• _Required action_: Hunt for the word "stage" across the entries below, copying each line that holds it.

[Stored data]
== == ==

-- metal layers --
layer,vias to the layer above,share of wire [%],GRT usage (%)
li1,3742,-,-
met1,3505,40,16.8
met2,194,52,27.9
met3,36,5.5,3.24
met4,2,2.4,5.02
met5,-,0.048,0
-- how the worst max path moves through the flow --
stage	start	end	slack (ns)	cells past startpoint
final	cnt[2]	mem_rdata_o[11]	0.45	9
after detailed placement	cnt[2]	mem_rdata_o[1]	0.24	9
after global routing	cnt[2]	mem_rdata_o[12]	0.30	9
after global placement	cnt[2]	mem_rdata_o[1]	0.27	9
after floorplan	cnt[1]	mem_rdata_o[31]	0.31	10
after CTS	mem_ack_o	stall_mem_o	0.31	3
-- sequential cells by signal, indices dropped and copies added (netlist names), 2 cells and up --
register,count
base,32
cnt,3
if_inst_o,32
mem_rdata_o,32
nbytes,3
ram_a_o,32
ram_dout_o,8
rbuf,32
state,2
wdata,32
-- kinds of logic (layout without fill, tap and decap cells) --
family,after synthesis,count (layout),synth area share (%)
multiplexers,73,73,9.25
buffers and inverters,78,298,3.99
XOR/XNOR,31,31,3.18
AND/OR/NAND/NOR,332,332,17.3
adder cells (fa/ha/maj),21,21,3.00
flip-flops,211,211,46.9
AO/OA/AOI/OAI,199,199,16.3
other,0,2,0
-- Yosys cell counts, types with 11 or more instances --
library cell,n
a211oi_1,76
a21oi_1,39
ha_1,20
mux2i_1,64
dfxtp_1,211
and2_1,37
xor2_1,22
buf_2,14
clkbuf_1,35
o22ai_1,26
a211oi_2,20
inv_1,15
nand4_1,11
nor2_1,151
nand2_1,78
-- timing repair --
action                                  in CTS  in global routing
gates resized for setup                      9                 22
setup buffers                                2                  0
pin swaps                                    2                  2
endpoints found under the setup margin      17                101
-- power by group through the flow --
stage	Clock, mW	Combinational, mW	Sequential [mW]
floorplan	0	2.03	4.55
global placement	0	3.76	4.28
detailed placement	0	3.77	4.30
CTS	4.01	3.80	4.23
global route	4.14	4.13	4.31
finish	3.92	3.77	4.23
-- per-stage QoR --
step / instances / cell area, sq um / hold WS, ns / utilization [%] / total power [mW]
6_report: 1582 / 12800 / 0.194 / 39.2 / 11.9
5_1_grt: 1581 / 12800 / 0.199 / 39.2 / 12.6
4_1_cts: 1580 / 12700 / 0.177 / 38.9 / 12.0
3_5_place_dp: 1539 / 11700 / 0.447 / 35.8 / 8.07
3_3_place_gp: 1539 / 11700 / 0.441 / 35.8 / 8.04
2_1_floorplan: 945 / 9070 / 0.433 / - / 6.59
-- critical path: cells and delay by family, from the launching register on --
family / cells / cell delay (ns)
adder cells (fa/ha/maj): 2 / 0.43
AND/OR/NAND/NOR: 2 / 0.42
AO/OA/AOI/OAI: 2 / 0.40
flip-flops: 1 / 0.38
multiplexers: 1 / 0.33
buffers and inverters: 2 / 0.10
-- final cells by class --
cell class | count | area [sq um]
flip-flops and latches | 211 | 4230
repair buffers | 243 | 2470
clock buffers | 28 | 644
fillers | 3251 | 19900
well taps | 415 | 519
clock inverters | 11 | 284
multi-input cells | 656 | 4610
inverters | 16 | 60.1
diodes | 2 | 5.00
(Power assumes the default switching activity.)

== == ==

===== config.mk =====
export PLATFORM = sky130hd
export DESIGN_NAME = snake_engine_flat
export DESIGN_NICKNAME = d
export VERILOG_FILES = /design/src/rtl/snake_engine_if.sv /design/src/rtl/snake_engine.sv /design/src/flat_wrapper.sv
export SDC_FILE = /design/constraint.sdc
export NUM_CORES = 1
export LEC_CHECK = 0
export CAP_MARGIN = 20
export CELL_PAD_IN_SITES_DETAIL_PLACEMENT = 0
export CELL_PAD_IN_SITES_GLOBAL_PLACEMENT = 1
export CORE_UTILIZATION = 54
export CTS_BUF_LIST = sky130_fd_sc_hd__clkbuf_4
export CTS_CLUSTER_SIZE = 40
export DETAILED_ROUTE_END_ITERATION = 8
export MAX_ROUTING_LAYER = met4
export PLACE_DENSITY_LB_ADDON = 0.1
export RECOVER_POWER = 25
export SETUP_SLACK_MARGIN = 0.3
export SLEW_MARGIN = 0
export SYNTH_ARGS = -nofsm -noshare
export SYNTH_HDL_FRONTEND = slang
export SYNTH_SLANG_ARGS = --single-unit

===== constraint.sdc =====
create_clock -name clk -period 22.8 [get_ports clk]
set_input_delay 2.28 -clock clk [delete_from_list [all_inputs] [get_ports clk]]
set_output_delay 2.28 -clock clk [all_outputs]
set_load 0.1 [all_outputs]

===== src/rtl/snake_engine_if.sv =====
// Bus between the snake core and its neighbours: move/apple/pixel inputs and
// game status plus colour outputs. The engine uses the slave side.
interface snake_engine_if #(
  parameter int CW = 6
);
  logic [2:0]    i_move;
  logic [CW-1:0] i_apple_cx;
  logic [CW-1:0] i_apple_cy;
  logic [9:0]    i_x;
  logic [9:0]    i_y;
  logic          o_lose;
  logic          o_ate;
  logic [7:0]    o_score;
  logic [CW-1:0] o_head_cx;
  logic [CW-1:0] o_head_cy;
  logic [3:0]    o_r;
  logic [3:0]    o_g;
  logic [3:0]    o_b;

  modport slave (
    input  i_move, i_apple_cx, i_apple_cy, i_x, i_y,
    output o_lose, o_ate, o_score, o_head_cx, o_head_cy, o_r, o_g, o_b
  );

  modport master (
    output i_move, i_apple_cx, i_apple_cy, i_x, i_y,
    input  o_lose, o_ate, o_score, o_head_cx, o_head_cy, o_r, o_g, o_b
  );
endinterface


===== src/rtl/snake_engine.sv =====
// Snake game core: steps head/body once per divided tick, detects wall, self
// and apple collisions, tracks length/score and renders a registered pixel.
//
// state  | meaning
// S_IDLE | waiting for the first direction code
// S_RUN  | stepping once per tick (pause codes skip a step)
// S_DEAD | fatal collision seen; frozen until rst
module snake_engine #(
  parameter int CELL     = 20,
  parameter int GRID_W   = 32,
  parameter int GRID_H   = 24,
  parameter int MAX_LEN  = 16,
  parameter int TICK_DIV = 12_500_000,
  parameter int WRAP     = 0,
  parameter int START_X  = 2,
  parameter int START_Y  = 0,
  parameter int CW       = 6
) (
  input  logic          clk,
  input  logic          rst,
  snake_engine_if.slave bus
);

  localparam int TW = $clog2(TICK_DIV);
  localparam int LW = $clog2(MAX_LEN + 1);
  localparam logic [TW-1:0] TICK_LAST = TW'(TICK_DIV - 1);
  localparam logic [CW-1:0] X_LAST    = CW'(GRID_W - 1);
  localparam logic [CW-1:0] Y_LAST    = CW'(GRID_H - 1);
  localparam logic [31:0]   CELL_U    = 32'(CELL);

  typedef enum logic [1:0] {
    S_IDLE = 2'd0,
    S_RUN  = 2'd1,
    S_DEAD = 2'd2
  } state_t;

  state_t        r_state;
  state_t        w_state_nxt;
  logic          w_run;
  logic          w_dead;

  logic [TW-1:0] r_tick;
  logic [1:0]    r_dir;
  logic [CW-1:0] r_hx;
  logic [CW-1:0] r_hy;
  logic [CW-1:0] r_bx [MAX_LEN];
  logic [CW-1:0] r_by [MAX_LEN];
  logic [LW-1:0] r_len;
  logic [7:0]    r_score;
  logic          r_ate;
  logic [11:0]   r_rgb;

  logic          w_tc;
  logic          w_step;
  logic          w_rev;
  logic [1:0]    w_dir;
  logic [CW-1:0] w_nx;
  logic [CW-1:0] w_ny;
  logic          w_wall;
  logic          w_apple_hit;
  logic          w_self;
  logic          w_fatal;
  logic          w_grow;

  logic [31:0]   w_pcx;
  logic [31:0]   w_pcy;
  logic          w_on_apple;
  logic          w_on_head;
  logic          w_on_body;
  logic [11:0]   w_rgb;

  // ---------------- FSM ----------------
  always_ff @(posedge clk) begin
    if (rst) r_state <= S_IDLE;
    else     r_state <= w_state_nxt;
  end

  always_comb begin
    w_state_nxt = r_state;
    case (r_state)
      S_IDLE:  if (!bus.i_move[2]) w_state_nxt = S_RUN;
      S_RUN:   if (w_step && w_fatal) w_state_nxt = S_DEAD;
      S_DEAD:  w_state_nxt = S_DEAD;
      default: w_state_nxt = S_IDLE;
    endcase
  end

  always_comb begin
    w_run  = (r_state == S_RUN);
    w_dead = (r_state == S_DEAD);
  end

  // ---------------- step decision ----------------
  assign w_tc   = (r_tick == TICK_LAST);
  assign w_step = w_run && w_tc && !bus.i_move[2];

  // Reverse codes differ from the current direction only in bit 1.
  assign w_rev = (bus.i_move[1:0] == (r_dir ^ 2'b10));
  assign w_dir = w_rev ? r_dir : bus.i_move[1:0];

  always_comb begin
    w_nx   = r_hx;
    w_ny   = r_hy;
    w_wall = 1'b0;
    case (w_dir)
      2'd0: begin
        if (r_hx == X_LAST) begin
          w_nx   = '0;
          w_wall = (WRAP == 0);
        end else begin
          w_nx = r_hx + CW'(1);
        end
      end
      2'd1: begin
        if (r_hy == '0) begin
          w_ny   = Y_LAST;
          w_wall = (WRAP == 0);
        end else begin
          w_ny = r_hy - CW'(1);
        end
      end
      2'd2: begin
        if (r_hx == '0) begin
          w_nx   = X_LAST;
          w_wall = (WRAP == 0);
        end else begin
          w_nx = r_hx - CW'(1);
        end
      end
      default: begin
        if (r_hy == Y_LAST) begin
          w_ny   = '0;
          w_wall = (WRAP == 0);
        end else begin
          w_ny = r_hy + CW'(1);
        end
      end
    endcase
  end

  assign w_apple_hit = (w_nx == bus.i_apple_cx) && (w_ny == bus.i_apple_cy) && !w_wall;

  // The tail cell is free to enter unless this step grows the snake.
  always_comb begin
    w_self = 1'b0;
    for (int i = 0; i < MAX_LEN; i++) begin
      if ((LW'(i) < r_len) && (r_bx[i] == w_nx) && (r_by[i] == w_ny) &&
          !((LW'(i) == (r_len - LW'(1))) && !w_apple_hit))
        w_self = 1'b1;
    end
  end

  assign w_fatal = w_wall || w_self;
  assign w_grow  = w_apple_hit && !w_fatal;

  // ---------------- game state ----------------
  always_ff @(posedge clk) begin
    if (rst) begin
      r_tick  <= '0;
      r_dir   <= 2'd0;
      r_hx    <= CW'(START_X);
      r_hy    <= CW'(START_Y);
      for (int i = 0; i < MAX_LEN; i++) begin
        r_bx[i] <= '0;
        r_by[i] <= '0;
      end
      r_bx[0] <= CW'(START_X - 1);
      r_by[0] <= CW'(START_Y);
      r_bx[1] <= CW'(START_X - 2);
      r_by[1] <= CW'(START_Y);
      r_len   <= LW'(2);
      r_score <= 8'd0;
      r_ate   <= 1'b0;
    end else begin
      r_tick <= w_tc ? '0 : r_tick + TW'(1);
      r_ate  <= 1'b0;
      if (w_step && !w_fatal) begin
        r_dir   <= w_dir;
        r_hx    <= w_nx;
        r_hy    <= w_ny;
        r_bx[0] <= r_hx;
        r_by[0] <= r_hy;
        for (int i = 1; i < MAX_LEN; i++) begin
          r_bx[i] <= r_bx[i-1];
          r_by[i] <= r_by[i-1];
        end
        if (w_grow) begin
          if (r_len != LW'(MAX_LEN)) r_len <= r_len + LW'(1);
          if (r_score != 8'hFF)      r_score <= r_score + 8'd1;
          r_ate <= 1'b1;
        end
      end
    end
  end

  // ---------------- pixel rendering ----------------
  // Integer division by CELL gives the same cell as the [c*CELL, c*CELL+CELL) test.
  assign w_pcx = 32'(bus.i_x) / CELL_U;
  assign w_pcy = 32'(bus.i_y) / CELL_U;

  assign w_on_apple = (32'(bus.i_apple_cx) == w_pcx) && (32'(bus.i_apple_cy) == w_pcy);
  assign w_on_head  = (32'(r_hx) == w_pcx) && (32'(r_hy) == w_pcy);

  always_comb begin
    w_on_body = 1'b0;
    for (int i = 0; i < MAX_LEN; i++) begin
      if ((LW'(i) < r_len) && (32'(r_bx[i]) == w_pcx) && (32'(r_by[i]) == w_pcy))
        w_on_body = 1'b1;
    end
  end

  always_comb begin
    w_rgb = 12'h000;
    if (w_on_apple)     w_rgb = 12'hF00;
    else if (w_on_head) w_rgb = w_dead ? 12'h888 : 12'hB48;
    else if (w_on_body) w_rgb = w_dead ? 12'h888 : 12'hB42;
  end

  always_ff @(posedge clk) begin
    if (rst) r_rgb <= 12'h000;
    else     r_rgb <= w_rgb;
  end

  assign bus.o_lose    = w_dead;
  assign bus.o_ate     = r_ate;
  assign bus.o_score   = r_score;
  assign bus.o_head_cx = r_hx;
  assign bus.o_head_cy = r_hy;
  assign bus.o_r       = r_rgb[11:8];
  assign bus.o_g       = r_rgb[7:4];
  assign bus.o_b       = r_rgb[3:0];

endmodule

== == ==

• _Solution to this exercise_:
stage	start	end	slack (ns)	cells past startpoint
stage	Clock, mW	Combinational, mW	Sequential [mW]
-- per-stage QoR --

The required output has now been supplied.